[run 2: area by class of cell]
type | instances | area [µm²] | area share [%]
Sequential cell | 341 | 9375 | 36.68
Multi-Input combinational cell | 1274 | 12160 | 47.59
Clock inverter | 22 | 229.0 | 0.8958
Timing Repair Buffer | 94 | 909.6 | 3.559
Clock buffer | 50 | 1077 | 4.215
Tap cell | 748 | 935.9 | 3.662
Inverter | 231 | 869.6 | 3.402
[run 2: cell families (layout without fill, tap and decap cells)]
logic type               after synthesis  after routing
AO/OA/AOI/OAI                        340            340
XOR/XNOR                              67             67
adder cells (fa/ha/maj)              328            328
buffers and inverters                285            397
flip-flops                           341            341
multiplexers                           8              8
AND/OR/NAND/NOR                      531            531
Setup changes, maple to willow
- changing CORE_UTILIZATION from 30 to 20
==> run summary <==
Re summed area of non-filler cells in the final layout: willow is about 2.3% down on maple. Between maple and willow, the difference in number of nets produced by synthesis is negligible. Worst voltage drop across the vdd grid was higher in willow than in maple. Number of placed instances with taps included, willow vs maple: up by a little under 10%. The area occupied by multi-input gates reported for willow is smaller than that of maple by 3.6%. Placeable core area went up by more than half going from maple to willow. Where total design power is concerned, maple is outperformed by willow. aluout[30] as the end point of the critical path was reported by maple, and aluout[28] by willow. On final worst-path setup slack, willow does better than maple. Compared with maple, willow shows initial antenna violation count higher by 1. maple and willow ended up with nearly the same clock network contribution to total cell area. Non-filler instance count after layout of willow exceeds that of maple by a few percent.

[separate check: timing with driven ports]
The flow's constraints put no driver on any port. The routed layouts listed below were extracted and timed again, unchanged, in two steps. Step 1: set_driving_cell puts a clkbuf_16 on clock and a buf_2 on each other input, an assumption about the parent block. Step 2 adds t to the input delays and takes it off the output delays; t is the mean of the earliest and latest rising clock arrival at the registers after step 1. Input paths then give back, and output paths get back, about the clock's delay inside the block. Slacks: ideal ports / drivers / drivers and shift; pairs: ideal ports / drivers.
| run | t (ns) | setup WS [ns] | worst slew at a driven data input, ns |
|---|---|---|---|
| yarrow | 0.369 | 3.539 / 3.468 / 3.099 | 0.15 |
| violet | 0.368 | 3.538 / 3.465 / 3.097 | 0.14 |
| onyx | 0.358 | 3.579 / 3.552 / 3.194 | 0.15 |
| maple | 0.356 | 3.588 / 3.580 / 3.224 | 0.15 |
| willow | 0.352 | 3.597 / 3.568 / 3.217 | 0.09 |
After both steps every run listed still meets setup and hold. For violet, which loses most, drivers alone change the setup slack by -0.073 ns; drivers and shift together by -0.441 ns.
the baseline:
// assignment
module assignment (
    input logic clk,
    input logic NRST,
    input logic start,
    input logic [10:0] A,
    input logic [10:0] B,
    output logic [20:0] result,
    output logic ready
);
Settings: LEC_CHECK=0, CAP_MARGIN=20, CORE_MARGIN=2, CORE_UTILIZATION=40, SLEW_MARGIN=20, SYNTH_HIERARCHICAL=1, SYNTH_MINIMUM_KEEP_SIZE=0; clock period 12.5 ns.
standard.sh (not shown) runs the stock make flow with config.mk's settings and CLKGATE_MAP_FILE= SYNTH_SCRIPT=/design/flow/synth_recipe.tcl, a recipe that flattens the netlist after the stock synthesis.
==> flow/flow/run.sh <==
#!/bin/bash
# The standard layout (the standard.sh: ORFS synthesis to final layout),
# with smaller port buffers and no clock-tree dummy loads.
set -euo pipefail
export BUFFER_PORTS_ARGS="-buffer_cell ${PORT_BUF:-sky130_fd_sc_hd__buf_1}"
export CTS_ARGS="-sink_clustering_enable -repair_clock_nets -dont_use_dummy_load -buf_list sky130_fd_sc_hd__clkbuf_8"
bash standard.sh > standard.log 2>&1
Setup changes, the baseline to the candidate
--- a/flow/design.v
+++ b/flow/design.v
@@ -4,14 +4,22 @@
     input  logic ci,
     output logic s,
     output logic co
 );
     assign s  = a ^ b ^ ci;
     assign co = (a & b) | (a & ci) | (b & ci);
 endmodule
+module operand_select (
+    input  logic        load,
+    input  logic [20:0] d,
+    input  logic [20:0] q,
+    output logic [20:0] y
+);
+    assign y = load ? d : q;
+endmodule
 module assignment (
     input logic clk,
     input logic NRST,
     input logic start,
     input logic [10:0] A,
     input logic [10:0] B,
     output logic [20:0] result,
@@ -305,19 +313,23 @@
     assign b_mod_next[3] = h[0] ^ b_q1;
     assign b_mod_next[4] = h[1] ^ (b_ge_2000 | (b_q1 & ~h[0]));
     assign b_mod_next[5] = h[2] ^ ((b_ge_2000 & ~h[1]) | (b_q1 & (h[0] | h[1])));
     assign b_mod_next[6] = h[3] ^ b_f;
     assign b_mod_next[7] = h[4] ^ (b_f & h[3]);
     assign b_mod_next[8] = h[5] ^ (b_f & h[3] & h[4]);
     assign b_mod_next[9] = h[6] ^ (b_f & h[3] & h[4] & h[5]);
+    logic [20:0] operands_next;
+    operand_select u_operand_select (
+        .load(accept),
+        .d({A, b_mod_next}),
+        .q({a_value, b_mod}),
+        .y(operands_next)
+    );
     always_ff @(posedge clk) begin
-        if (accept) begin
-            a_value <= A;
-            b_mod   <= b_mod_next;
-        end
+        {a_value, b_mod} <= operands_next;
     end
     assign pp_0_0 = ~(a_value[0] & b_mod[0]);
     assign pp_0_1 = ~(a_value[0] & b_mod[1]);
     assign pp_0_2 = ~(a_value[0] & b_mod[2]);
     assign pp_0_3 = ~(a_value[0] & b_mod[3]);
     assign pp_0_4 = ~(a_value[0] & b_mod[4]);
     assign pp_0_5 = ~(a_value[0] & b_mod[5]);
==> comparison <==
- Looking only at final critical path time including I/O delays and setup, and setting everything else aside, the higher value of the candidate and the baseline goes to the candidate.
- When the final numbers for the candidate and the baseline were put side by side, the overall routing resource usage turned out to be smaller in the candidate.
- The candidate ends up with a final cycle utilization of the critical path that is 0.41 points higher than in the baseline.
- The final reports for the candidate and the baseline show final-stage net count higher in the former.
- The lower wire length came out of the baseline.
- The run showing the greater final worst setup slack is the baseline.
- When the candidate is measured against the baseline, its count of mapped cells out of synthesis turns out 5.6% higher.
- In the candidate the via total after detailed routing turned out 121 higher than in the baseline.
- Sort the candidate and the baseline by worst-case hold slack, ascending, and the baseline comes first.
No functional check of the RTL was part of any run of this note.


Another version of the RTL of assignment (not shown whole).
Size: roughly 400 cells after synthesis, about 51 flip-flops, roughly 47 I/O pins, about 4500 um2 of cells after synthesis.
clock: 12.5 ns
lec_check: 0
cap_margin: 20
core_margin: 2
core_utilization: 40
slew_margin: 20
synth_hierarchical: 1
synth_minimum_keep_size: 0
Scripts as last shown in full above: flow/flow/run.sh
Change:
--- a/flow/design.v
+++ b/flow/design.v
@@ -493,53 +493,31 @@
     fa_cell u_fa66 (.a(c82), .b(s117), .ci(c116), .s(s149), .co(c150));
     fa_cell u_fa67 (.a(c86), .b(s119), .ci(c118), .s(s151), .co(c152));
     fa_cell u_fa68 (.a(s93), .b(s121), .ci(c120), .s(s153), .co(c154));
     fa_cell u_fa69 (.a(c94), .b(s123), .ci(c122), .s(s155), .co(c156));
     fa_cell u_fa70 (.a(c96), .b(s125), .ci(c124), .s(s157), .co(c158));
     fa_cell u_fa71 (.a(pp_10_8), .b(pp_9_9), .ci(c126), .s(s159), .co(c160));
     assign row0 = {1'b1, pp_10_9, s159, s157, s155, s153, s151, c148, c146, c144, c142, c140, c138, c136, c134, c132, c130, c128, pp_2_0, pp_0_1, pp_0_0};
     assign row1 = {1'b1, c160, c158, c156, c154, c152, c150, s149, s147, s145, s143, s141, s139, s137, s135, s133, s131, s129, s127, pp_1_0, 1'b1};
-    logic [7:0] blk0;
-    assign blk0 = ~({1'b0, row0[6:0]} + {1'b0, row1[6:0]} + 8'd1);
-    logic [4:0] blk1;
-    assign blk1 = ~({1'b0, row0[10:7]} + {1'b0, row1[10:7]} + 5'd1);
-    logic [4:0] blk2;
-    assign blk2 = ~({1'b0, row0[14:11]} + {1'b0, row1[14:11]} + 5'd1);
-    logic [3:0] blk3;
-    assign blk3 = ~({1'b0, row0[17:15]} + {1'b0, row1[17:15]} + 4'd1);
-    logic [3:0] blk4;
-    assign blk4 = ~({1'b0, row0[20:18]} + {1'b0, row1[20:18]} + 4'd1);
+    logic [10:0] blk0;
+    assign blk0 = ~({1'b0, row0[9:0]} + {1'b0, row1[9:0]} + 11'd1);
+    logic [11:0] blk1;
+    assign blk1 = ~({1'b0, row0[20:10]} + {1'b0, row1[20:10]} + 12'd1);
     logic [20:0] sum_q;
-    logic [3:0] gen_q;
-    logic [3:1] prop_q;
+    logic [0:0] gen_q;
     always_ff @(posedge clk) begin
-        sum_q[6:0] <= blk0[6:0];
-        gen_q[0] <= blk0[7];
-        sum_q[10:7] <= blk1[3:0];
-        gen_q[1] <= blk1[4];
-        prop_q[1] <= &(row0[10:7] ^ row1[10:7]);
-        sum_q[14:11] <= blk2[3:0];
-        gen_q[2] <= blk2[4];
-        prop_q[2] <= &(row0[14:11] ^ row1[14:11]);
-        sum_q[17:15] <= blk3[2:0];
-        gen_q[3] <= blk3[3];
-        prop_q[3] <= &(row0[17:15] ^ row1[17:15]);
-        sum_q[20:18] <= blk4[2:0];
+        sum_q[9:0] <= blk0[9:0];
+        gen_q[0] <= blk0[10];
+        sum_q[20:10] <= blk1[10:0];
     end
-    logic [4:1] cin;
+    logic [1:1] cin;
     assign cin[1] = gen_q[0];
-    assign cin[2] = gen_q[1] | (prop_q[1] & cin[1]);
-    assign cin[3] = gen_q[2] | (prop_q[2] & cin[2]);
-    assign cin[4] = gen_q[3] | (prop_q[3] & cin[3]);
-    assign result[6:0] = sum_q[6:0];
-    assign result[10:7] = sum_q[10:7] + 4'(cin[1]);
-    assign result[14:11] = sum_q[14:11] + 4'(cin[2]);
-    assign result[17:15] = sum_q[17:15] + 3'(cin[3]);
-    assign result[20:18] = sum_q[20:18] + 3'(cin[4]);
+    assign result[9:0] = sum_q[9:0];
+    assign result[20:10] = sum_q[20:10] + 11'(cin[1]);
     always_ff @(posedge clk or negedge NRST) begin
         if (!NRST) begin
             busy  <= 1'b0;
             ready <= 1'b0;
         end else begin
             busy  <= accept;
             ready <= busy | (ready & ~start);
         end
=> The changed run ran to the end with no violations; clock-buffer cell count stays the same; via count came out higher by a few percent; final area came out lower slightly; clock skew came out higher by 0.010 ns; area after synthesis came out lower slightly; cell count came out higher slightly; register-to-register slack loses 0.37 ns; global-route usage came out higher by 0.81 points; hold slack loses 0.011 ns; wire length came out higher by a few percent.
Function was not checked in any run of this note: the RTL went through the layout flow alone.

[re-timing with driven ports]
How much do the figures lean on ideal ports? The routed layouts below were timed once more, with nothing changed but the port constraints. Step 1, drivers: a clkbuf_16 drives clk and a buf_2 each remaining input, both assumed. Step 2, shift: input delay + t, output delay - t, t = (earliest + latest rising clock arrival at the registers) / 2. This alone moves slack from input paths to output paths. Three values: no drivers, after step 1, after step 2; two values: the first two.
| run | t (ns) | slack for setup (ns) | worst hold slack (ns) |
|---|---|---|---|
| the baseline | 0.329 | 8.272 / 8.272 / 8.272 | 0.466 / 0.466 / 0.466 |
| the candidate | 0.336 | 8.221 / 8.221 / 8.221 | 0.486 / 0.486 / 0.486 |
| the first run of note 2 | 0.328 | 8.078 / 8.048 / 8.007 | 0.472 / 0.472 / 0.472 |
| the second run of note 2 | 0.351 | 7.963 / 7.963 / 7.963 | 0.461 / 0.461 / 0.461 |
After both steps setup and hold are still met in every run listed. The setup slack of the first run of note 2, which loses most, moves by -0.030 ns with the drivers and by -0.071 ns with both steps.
This is an optimization exercise on Yosys and OpenROAD, whose aim is small area and a short achievable clock period, not a production implementation. Function was not checked in any run shown here: the RTL went through the layout flow alone. Power and IR drop assume default switching activity.

==> flow/design.v <==
module alu(a, b, f, x, push, op, s);
  input [15:0] a, b;
  input [4:0] f;
  input [15:0] x;
  input push, op;
  output [15:0] s;
  wire f_add  = (f == 5'b00000);
  wire f_sub  = (f == 5'b00001);
  wire f_mul  = (f == 5'b00010);
  wire f_shl  = (f == 5'b00011);
  wire f_shr  = (f == 5'b00100);
  wire f_band = (f == 5'b00101);
  wire f_bor  = (f == 5'b00110);
  wire f_bxor = (f == 5'b00111);
  wire f_and  = (f == 5'b01000);
  wire f_or   = (f == 5'b01001);
  wire f_eq   = (f == 5'b01010);
  wire f_ne   = (f == 5'b01011);
  wire f_ge   = (f == 5'b01100);
  wire f_le   = (f == 5'b01101);
  wire f_gt   = (f == 5'b01110);
  wire f_lt   = (f == 5'b01111);
  wire f_neg  = (f == 5'b10000);
  wire f_bnot = (f == 5'b10001);
  wire f_not  = (f == 5'b10010);
  wire [15:0] e, ba, bo, bna;
  eqv16 eqv0(.a(a), .b(b), .e(e));
  lgc16 lgc0(.a(a), .b(b), .ba(ba), .bo(bo), .bna(bna));
  wire eq = &e;
  wire ge_u;                           
  cmp16 cmp0(.g(bna), .p(e), .c(ge_u));
  wire lt = (b[15] ^ a[15]) ? b[15] : ~ge_u;
  wire anz = |a, bnz = |b;
  wire bit0 = (f_and & anz & bnz) | (f_or & (anz | bnz)) | (f_eq & eq) |
              (f_ne & ~eq) | (f_ge & ~lt) | (f_le & (lt | eq)) |
              (f_gt & ~(lt | eq)) | (f_lt & lt) | (f_not & ~anz);
  wire big = |a[15:4];
  wire [15:0] br;
  genvar i;
  generate for (i = 0; i < 16; i = i + 1) begin : g_rev
    assign br[i] = b[15 - i];
  end endgenerate
  wire [15:0] bs = f[2] ? br : b;
  wire [15:0] sh = bs << a[3:0];
  wire [15:0] shr;
  generate for (i = 0; i < 16; i = i + 1) begin : g_rev2
    assign shr[i] = sh[15 - i];
  end endgenerate
  wire [15:0] nra, nrb;
  mul_rows mul0(.a(a), .b(b), .nra(nra), .nrb(nrb));
  wire opv  = ~push & op;
  wire hold = ~push & ~op;
  wire s_mul = opv & f_mul;
  wire s_b   = opv & (f_add | f_sub);
  wire s_ap  = opv & f_add;
  wire s_an  = opv & (f_sub | f_neg | f_bnot);
  wire s_and = opv & f_band;
  wire s_or  = opv & f_bor;
  wire s_xor = opv & f_bxor;
  wire s_shl = opv & f_shl & ~big;
  wire s_shr = opv & f_shr & ~big;
  wire s_cmp = opv;
  wire ci    = opv & (f_sub | f_neg);
  wire [15:0] lo = ({16{push}} & x) | ({16{hold}} & a) | ({16{s_b}} & b) |
                   ({16{s_and}} & ba) | ({16{s_or}} & bo) |
                   ({16{s_xor}} & ~e) | ({16{s_shl}} & sh) |
                   ({16{s_shr}} & shr) | {15'd0, s_cmp & bit0};
  wire [15:0] vo = ({16{s_ap}} & a) | ({16{s_an}} & ~a);
  wire [15:0] u, v;
  rowsel rsu(.s(s_mul), .n(nra), .o(lo), .y(u));
  rowsel rsv(.s(s_mul), .n({nrb[15:1], 1'b1}), .o(vo), .y(v));
  add16 add0(.u(u), .v(v), .ci(ci), .s(s));
endmodule
module rowsel(s, n, o, y);
  input s;
  input [15:0] n, o;
  output [15:0] y;
  assign y = ({16{s}} & ~n) | o;
endmodule
module eqv16(a, b, e);
  input [15:0] a, b;
  output [15:0] e;
  assign e = ~(b ^ a);
endmodule
module lgc16(a, b, ba, bo, bna);
  input [15:0] a, b;
  output [15:0] ba, bo, bna;
  assign ba = b & a;
  assign bo = b | a;
  assign bna = b & ~a;
endmodule
module add16(u, v, ci, s);
  input [15:0] u, v;
  input ci;
  output [15:0] s;
  wire [15:0] p = u ^ v;
  wire [15:0] g = u & v;
  wire [15:0] c;
  prefix16 pre0(.g({g[15:1], g[0] | (p[0] & ci)}), .p(p), .c(c));
  assign s = p ^ {c[14:0], ci};
endmodule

◇ ◇ ◇ ◇ ◇

> EXERCISE DESCRIPTION
Look over the entries above. Copy every line that contains the word "flops".

> EXERCISE ANSWER
flip-flops                           341            341
Size: roughly 400 cells after synthesis, about 51 flip-flops, roughly 47 I/O pins, about 4500 um2 of cells after synthesis.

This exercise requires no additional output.